The function should first create a new empty array of the same size as numberArray
It should then calculate the differences between the pairs of adjacent numbers,
using the difference() function, and store them in the new array. Finally, the function should return the new array.
The calculation of the differences should be done in a loop, at each step finding the difference between each
array element and the next one along in the array, all except for the last difference,
which must be dealt with as a special case, because after the last element we have to wrap round to the start again.
So the final difference is between the last and first elements in the array.*/
function calculateDifferences()
var createArray = new Array (numberArray.length);
{
createArray = 0;
for (var c = 0; c < numberArray.length; c = c + 1)
{
createArray = difference(numberArray[c]);
}
{
return createArray
}
}
your implementation of function "calculateDifferences" is not correct.

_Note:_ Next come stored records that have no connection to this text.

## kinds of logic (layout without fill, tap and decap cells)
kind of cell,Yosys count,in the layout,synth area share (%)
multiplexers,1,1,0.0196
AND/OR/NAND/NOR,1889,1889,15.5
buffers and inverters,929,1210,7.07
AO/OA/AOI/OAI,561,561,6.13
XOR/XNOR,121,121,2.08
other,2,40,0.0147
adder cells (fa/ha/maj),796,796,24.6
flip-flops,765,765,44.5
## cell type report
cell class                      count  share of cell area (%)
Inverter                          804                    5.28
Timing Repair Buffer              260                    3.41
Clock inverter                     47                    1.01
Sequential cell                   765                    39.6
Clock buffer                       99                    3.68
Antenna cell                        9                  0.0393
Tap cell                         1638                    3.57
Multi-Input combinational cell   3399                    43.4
**src/design/whp_pkg.sv**
```systemverilog
// Shared types, tag constants and a helper for the WAV header parser.
package whp_pkg;

    typedef enum logic [3:0] {
        PH_RIFF_TAG   = 4'd0,
        PH_RIFF_SIZE  = 4'd1,
        PH_WAVE_TAG   = 4'd2,
        PH_FMT_TAG    = 4'd3,
        PH_FMT_SIZE   = 4'd4,
        PH_FORMAT     = 4'd5,
        PH_CHANNELS   = 4'd6,
        PH_RATE       = 4'd7,
        PH_AVG        = 4'd8,
        PH_ALIGN      = 4'd9,
        PH_BITS       = 4'd10,
        PH_SKIP       = 4'd11,
        PH_CHUNK_TAG  = 4'd12,
        PH_CHUNK_SIZE = 4'd13,
        PH_DONE       = 4'd14
    } phase_t;

    typedef enum logic [1:0] {
        ST_OK      = 2'd0,
        ST_FORMAT  = 2'd1,
        ST_OVERRUN = 2'd2
    } status_t;

    localparam logic [31:0] TAG_RIFF = 32'h4646_4952;
    localparam logic [31:0] TAG_WAVE = 32'h4556_4157;
    localparam logic [31:0] TAG_FMT  = 32'h2074_6D66;
    localparam logic [31:0] TAG_FACT = 32'h7463_6166;
    localparam logic [31:0] TAG_DATA = 32'h6174_6164;
    localparam logic [31:0] FMT_MIN  = 32'h0000_0010;

    typedef struct packed {
        logic       first;
        logic [7:0] byte_value;
    } in_item_t;

    typedef struct packed {
        status_t     status;
        logic [15:0] audio_format;
        logic [15:0] num_channels;
        logic [31:0] sample_rate;
        logic [31:0] avg_byte_rate;
        logic [15:0] block_alignment;
        logic [15:0] sample_bits;
        logic [31:0] pcm_start;
        logic [31:0] pcm_length;
    } result_t;

    // Byte count of the item read in each phase.
    function automatic logic [2:0] item_size(input phase_t ph);
        logic [2:0] size;
        case (ph)
            PH_FORMAT, PH_CHANNELS, PH_ALIGN, PH_BITS: size = 3'd2;
            PH_SKIP, PH_DONE:                          size = 3'd1;
            default:                                   size = 3'd4;
        endcase
        return size;
    endfunction

endpackage

```
**src/design/whp_in_reg.sv**
```systemverilog
// Input register stage: holds one byte request until the parser takes it.
module whp_in_reg
    import whp_pkg::*;
(
    input  logic       aclk,
    input  logic       aresetn,
    input  logic       s_tvalid,
    output logic       s_tready,
    input  logic [7:0] s_tdata,
    input  logic       s_tuser,
    input  logic       advance,
    output logic       item_valid,
    output in_item_t   item
);

    logic     valid_reg;
    logic     valid_next;
    in_item_t item_reg;

    assign s_tready   = !valid_reg || advance;
    assign item_valid = valid_reg;
    assign item       = item_reg;

    always_comb begin
        if (s_tvalid && s_tready) begin
            valid_next = 1'b1;
        end else if (advance) begin
            valid_next = 1'b0;
        end else begin
            valid_next = valid_reg;
        end
    end

    always_ff @(posedge aclk) begin
        if (!aresetn) begin
            valid_reg <= 1'b0;
        end else begin
            valid_reg <= valid_next;
        end
    end

    always_ff @(posedge aclk) begin
        if (s_tvalid && s_tready) begin
            item_reg.first      <= s_tuser;
            item_reg.byte_value <= s_tdata;
        end
    end

endmodule

```
**src/design/whp_parse.sv**
```systemverilog
// Parser core: phase tracking, field assembly and length checks, one byte per step.
module whp_parse
    import whp_pkg::*;
(
    input  logic        aclk,
    input  logic        aresetn,
    input  logic        step,
    input  in_item_t    item,
    input  logic [31:0] total_len,
    output logic        res_valid,
    output result_t     res
);

    phase_t      phase_reg, phase_next;
    logic [31:0] pos_reg, pos_next;
    logic [1:0]  idx_reg, idx_next;
    logic [23:0] asm_reg, asm_next;
    logic [31:0] skip_reg, skip_next;
    logic        fact_reg, fact_next;
    logic [15:0] fmt_tag_reg, fmt_tag_next;
    logic [15:0] chan_reg, chan_next;
    logic [31:0] rate_reg, rate_next;
    logic [31:0] avg_reg, avg_next;
    logic [15:0] align_reg, align_next;
    logic [15:0] bits_reg, bits_next;
    logic [31:0] ext_reg, ext_next;
    logic [31:0] tag_reg, tag_next;

    phase_t      eff_phase;
    logic [31:0] eff_pos;
    logic [1:0]  eff_idx;
    logic        eff_fact;
    logic [31:0] pos_inc;
    logic [31:0] rem;
    logic [31:0] rem_inc;
    logic [2:0]  size;
    logic [2:0]  idx_plus;
    logic [31:0] word;
    logic [31:0] skip_cnt;

    // A first-byte mark restarts the parse before this byte is used.
    assign eff_phase = item.first ? PH_RIFF_TAG : phase_reg;
    assign eff_pos   = item.first ? 32'd0 : pos_reg;
    assign eff_idx   = item.first ? 2'd0 : idx_reg;
    assign eff_fact  = item.first ? 1'b0 : fact_reg;

    assign pos_inc  = eff_pos + 32'd1;
    assign rem      = (eff_pos <= total_len) ? total_len - eff_pos : 32'd0;
    assign rem_inc  = (pos_inc <= total_len) ? total_len - pos_inc : 32'd0;
    assign size     = item_size(eff_phase);
    assign idx_plus = {1'b0, eff_idx} + 3'd1;
    assign skip_cnt = (eff_phase == PH_BITS) ? ext_reg : word;

    always_comb begin
        case (eff_idx)
            2'd0:    word = {24'd0, item.byte_value};
            2'd1:    word = {16'd0, item.byte_value, asm_reg[7:0]};
            2'd2:    word = {8'd0, item.byte_value, asm_reg[15:0]};
            default: word = {item.byte_value, asm_reg};
        endcase
    end

    always_comb begin
        phase_next   = eff_phase;
        pos_next     = eff_pos;
        idx_next     = eff_idx;
        asm_next     = asm_reg;
        skip_next    = skip_reg;
        fact_next    = eff_fact;
        fmt_tag_next = fmt_tag_reg;
        chan_next    = chan_reg;
        rate_next    = rate_reg;
        avg_next     = avg_reg;
        align_next   = align_reg;
        bits_next    = bits_reg;
        ext_next     = ext_reg;
        tag_next     = tag_reg;
        res_valid    = 1'b0;
        res          = '0;

        if (eff_phase == PH_DONE) begin
            // drop bytes until the next mark
        end else if (eff_phase == PH_SKIP) begin
            pos_next = pos_inc;
            if (skip_reg <= 32'd1) begin
                skip_next  = 32'd0;
                phase_next = PH_CHUNK_TAG;
            end else begin
                skip_next = skip_reg - 32'd1;
            end
        end else if (eff_idx == 2'd0 && rem < {29'd0, size}) begin
            res_valid  = 1'b1;
            res.status = ST_OVERRUN;
            phase_next = PH_DONE;
        end else begin
            pos_next = pos_inc;
            asm_next = word[23:0];
            if (idx_plus < size) begin
                idx_next = idx_plus[1:0];
            end else begin
                idx_next = 2'd0;
                case (eff_phase)
                    PH_RIFF_TAG: begin
                        if (word != TAG_RIFF) begin
                            res_valid  = 1'b1;
                            res.status = ST_FORMAT;
                            phase_next = PH_DONE;
                        end else begin
                            phase_next = PH_RIFF_SIZE;
                        end
                    end
                    PH_RIFF_SIZE: phase_next = PH_WAVE_TAG;
                    PH_WAVE_TAG: begin
                        if (word != TAG_WAVE) begin
                            res_valid  = 1'b1;
                            res.status = ST_FORMAT;
                            phase_next = PH_DONE;
                        end else begin
                            phase_next = PH_FMT_TAG;
                        end
                    end
                    PH_FMT_TAG: begin
                        if (word != TAG_FMT) begin
                            res_valid  = 1'b1;
                            res.status = ST_FORMAT;
                            phase_next = PH_DONE;
                        end else begin
                            phase_next = PH_FMT_SIZE;
                        end
                    end
                    PH_FMT_SIZE: begin
                        if (word < FMT_MIN) begin
                            res_valid  = 1'b1;
                            res.status = ST_FORMAT;
                            phase_next = PH_DONE;
                        end else begin
                            // keep only the extension length for the later skip
                            ext_next   = word - FMT_MIN;
                            phase_next = PH_FORMAT;
                        end
                    end
                    PH_FORMAT: begin
                        fmt_tag_next = word[15:0];
                        phase_next   = PH_CHANNELS;
                    end
                    PH_CHANNELS: begin
                        chan_next  = word[15:0];
                        phase_next = PH_RATE;
                    end
                    PH_RATE: begin
                        rate_next  = word;
                        phase_next = PH_AVG;
                    end
                    PH_AVG: begin
                        avg_next   = word;
                        phase_next = PH_ALIGN;
                    end
                    PH_ALIGN: begin
                        align_next = word[15:0];
                        phase_next = PH_BITS;
                    end
                    PH_CHUNK_TAG: begin
                        tag_next   = word;
                        phase_next = PH_CHUNK_SIZE;
                    end
                    PH_BITS, PH_CHUNK_SIZE: begin
                        if (eff_phase == PH_BITS) begin
                            bits_next = word[15:0];
                        end
                        if (eff_phase == PH_BITS || (!eff_fact && tag_reg == TAG_FACT)) begin
                            // start a skip over the fmt extension or the fact body
                            if (eff_phase == PH_CHUNK_SIZE) begin
                                fact_next = 1'b1;
                            end
                            if (skip_cnt > rem_inc) begin
                                res_valid  = 1'b1;
                                res.status = ST_OVERRUN;
                                phase_next = PH_DONE;
                            end else if (skip_cnt == 32'd0) begin
                                phase_next = PH_CHUNK_TAG;
                            end else begin
                                skip_next  = skip_cnt;
                                phase_next = PH_SKIP;
                            end
                        end else if (tag_reg != TAG_DATA) begin
                            res_valid  = 1'b1;
                            res.status = ST_FORMAT;
                            phase_next = PH_DONE;
                        end else if (word > rem_inc) begin
                            res_valid  = 1'b1;
                            res.status = ST_OVERRUN;
                            phase_next = PH_DONE;
                        end else begin
                            res_valid           = 1'b1;
                            res.status          = ST_OK;
                            res.audio_format    = fmt_tag_reg;
                            res.num_channels    = chan_reg;
                            res.sample_rate     = rate_reg;
                            res.avg_byte_rate   = avg_reg;
                            res.block_alignment = align_reg;
                            res.sample_bits     = bits_reg;
                            res.pcm_start       = pos_inc;
                            res.pcm_length      = word;
                            phase_next          = PH_DONE;
                        end
                    end
                    default: phase_next = eff_phase;
                endcase
            end
        end
    end

    always_ff @(posedge aclk) begin
        if (!aresetn) begin
            phase_reg <= PH_RIFF_TAG;
            pos_reg   <= 32'd0;
            idx_reg   <= 2'd0;
            skip_reg  <= 32'd0;
            fact_reg  <= 1'b0;
        end else if (step) begin
            phase_reg <= phase_next;
            pos_reg   <= pos_next;
            idx_reg   <= idx_next;
            skip_reg  <= skip_next;
            fact_reg  <= fact_next;
        end
    end

    always_ff @(posedge aclk) begin
        if (step) begin
            asm_reg     <= asm_next;
            fmt_tag_reg <= fmt_tag_next;
            chan_reg    <= chan_next;
            rate_reg    <= rate_next;
            avg_reg     <= avg_next;
            align_reg   <= align_next;
            bits_reg    <= bits_next;
            ext_reg     <= ext_next;
            tag_reg     <= tag_next;
        end
    end

    a_fail_zero: assert property (@(posedge aclk) disable iff (!aresetn)
        (res_valid && res.status != ST_OK) |-> (res.pcm_start == 32'd0 && res.pcm_length == 32'd0))
        else $error("failure result carries nonzero payload");

    a_done_holds: assert property (@(posedge aclk) disable iff (!aresetn)
        (phase_reg == PH_DONE && !(step && item.first)) |=> phase_reg == PH_DONE)
        else $error("parser left the done phase without a first-byte mark");

    a_idx_phase: assert property (@(posedge aclk) disable iff (!aresetn)
        idx_reg != 2'd0 |-> (phase_reg != PH_SKIP && phase_reg != PH_DONE))
        else $error("field byte index set outside a field read");

endmodule

```
**src/design/whp_out_reg.sv**
```systemverilog
// Result register: holds one parse result until the downstream side takes it.
module whp_out_reg
    import whp_pkg::*;
(
    input  logic    aclk,
    input  logic    aresetn,
    input  logic    load,
    input  result_t res_in,
    output logic    m_tvalid,
    input  logic    m_tready,
    output result_t res_out
);

    logic    valid_reg;
    logic    valid_next;
    result_t res_reg;

    assign m_tvalid = valid_reg;
    assign res_out  = res_reg;

    always_comb begin
        if (load) begin
            valid_next = 1'b1;
        end else if (m_tready) begin
            valid_next = 1'b0;
        end else begin
            valid_next = valid_reg;
        end
    end

    always_ff @(posedge aclk) begin
        if (!aresetn) begin
            valid_reg <= 1'b0;
        end else begin
            valid_reg <= valid_next;
        end
    end

    always_ff @(posedge aclk) begin
        if (load) begin
            res_reg <= res_in;
        end
    end

endmodule

```
**src/design/wav_header_parser.sv**
```systemverilog
// Top level of the WAV header parser: input register, parser core, result register.
//
// The parser takes a WAV file one byte per request on the s_ stream (s_tuser high marks
// the first byte of a file and restarts the parse), checks the RIFF, WAVE and fmt tags
// and a fmt size of at least 16, reads the six format fields, skips an optional fact
// chunk and checks the data tag. It sends exactly one result on the m_ stream once the
// data chunk size is read or a check fails: status in m_tuser (0 ok, 1 bad tag or short
// fmt, 2 read, skip or PCM size past the file length) and the format fields, PCM offset
// and PCM length in m_tdata, all zero on failure. Bytes after the result are dropped
// until the next first-byte mark. Program the file length through cfg_we/cfg_wdata while
// no file is in flight. Throughput is one byte per clock unless a result waits on
// m_tready: each request passes the input register, the combinational parser logic (a
// 32-bit remaining-length subtract and compare sets that path) and, for the byte ending
// the header, the result register, so m_tvalid rises on the edge that steps the parser
// on that byte. A result stalled on m_tready holds the input register and s_tready.
module wav_header_parser
    import whp_pkg::*;
(
    input  logic         aclk,
    input  logic         aresetn,
    // configuration: file length in bytes
    input  logic         cfg_we,
    input  logic [31:0]  cfg_wdata,
    // byte stream in
    input  logic         s_tvalid,
    output logic         s_tready,
    input  logic [7:0]   s_tdata,   // [7:0] byte_value
    input  logic         s_tuser,   // [0] first_byte
    // parse result out
    output logic         m_tvalid,
    input  logic         m_tready,
    // [15:0] audio_format, [31:16] num_channels, [63:32] sample_rate,
    // [95:64] avg_byte_rate, [111:96] block_alignment, [127:112] sample_bits,
    // [159:128] pcm_start, [191:160] pcm_length
    output logic [191:0] m_tdata,
    output logic [1:0]   m_tuser    // [1:0] status
);

    logic [31:0] file_len_reg;
    logic        item_valid;
    in_item_t    item;
    logic        advance;
    logic        res_valid;
    result_t     res;
    result_t     res_out;

    // Hold the file length until rewritten.
    always_ff @(posedge aclk) begin
        if (!aresetn) begin
            file_len_reg <= 32'd0;
        end else if (cfg_we) begin
            file_len_reg <= cfg_wdata;
        end
    end

    // Advance the parser whenever a byte waits and the result register can take a result.
    assign advance = item_valid && (!m_tvalid || m_tready);

    whp_in_reg u_in_reg (
        .aclk       (aclk),
        .aresetn    (aresetn),
        .s_tvalid   (s_tvalid),
        .s_tready   (s_tready),
        .s_tdata    (s_tdata),
        .s_tuser    (s_tuser),
        .advance    (advance),
        .item_valid (item_valid),
        .item       (item)
    );

    whp_parse u_parse (
        .aclk      (aclk),
        .aresetn   (aresetn),
        .step      (advance),
        .item      (item),
        .total_len (file_len_reg),
        .res_valid (res_valid),
        .res       (res)
    );

    whp_out_reg u_out_reg (
        .aclk     (aclk),
        .aresetn  (aresetn),
        .load     (advance && res_valid),
        .res_in   (res),
        .m_tvalid (m_tvalid),
        .m_tready (m_tready),
        .res_out  (res_out)
    );

    // Pack the result, first field in the lowest bits.
    assign m_tdata = {res_out.pcm_length, res_out.pcm_start, res_out.sample_bits,
                      res_out.block_alignment, res_out.avg_byte_rate, res_out.sample_rate,
                      res_out.num_channels, res_out.audio_format};
    assign m_tuser = res_out.status;

    a_no_overwrite: assert property (@(posedge aclk) disable iff (!aresetn)
        (m_tvalid && !m_tready) |-> !advance)
        else $error("parser advanced while a result was stalled");

    a_status_range: assert property (@(posedge aclk) disable iff (!aresetn)
        m_tvalid |-> m_tuser <= ST_OVERRUN)
        else $error("result carries an undefined status code");

endmodule
```
File: src/rtl/bfrs_queue.sv
// ----------------------------------------------------------------------------
// Box filter row sum queue
// Small first-in first-out buffer between the front and back ends.
// ----------------------------------------------------------------------------
module bfrs_queue #(
   parameter int WIDTH = 8,
   parameter int DEPTH = 4
) (
   input  logic                                       clock,
   input  logic                                       reset,
   input  logic                                       push,
   input  logic [WIDTH-1:0]                           push_data,
   input  logic                                       pop,
   output logic                                       head_valid,
   output logic [WIDTH-1:0]                           head_data,
   output logic [bfrs_pkg::addr_bits(DEPTH+1)-1:0]    count
);
   import bfrs_pkg::*;

   localparam int PW = addr_bits(DEPTH);
   localparam int CW = addr_bits(DEPTH + 1);

   logic [WIDTH-1:0] entries_ff [DEPTH];
   logic [PW-1:0]    wr_ptr_ff, wr_ptr_in;
   logic [PW-1:0]    rd_ptr_ff, rd_ptr_in;
   logic [CW-1:0]    count_ff,  count_in;

   always_comb begin
      wr_ptr_in = wr_ptr_ff;
      rd_ptr_in = rd_ptr_ff;
      count_in  = count_ff;
      if (push) begin
         wr_ptr_in = (int'(wr_ptr_ff) == DEPTH - 1) ? '0 : wr_ptr_ff + PW'(1);
      end
      if (pop) begin
         rd_ptr_in = (int'(rd_ptr_ff) == DEPTH - 1) ? '0 : rd_ptr_ff + PW'(1);
      end
      if (push && !pop) begin
         count_in = count_ff + CW'(1);
      end else if (pop && !push) begin
         count_in = count_ff - CW'(1);
      end
   end

   always_ff @(posedge clock) begin
      if (reset) begin
         wr_ptr_ff <= '0;
         rd_ptr_ff <= '0;
         count_ff  <= '0;
      end else begin
         wr_ptr_ff <= wr_ptr_in;
         rd_ptr_ff <= rd_ptr_in;
         count_ff  <= count_in;
      end
   end

   always_ff @(posedge clock) begin
      if (push) begin
         entries_ff[wr_ptr_ff] <= push_data;
      end
   end

   assign head_valid = count_ff != '0;
   assign head_data  = entries_ff[rd_ptr_ff];
   assign count      = count_ff;

   a_no_overflow: assert property (@(posedge clock) disable iff (reset)
      push |-> (int'(count_ff) < DEPTH) || pop)
      else $error("queue push while full");

   a_no_underflow: assert property (@(posedge clock) disable iff (reset)
      pop |-> count_ff != '0)
      else $error("queue pop while empty");

   a_count_tracks: assert property (@(posedge clock) disable iff (reset)
      (push && !pop) |=> count_ff == $past(count_ff) + CW'(1))
      else $error("queue count did not advance on push");

endmodule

this function should look like this:
function calculateDifferences()
{
var createArray = new Array (numberArray.length);
for (var c = 0; c < numberArray.length - 1 ; c = c + 1)
{
/*
because of the function "difference" has two parameters (firstNumber, secondNumber) in its declaration, we should give two arguments. (that are adjacent elements in array)
*/
createArray[c] = difference(numberArray[c],numberArray[c+1]);
}
/ *
calculating difference of first and last element of array and
assign it to returning array's last element.
*/
createArray[numberArray.length - 1] = difference(numberArray[0],numberArray[numberArray.length - 1]);
return createArray;
}
You should index createArray the same way you already do with numberArray[c].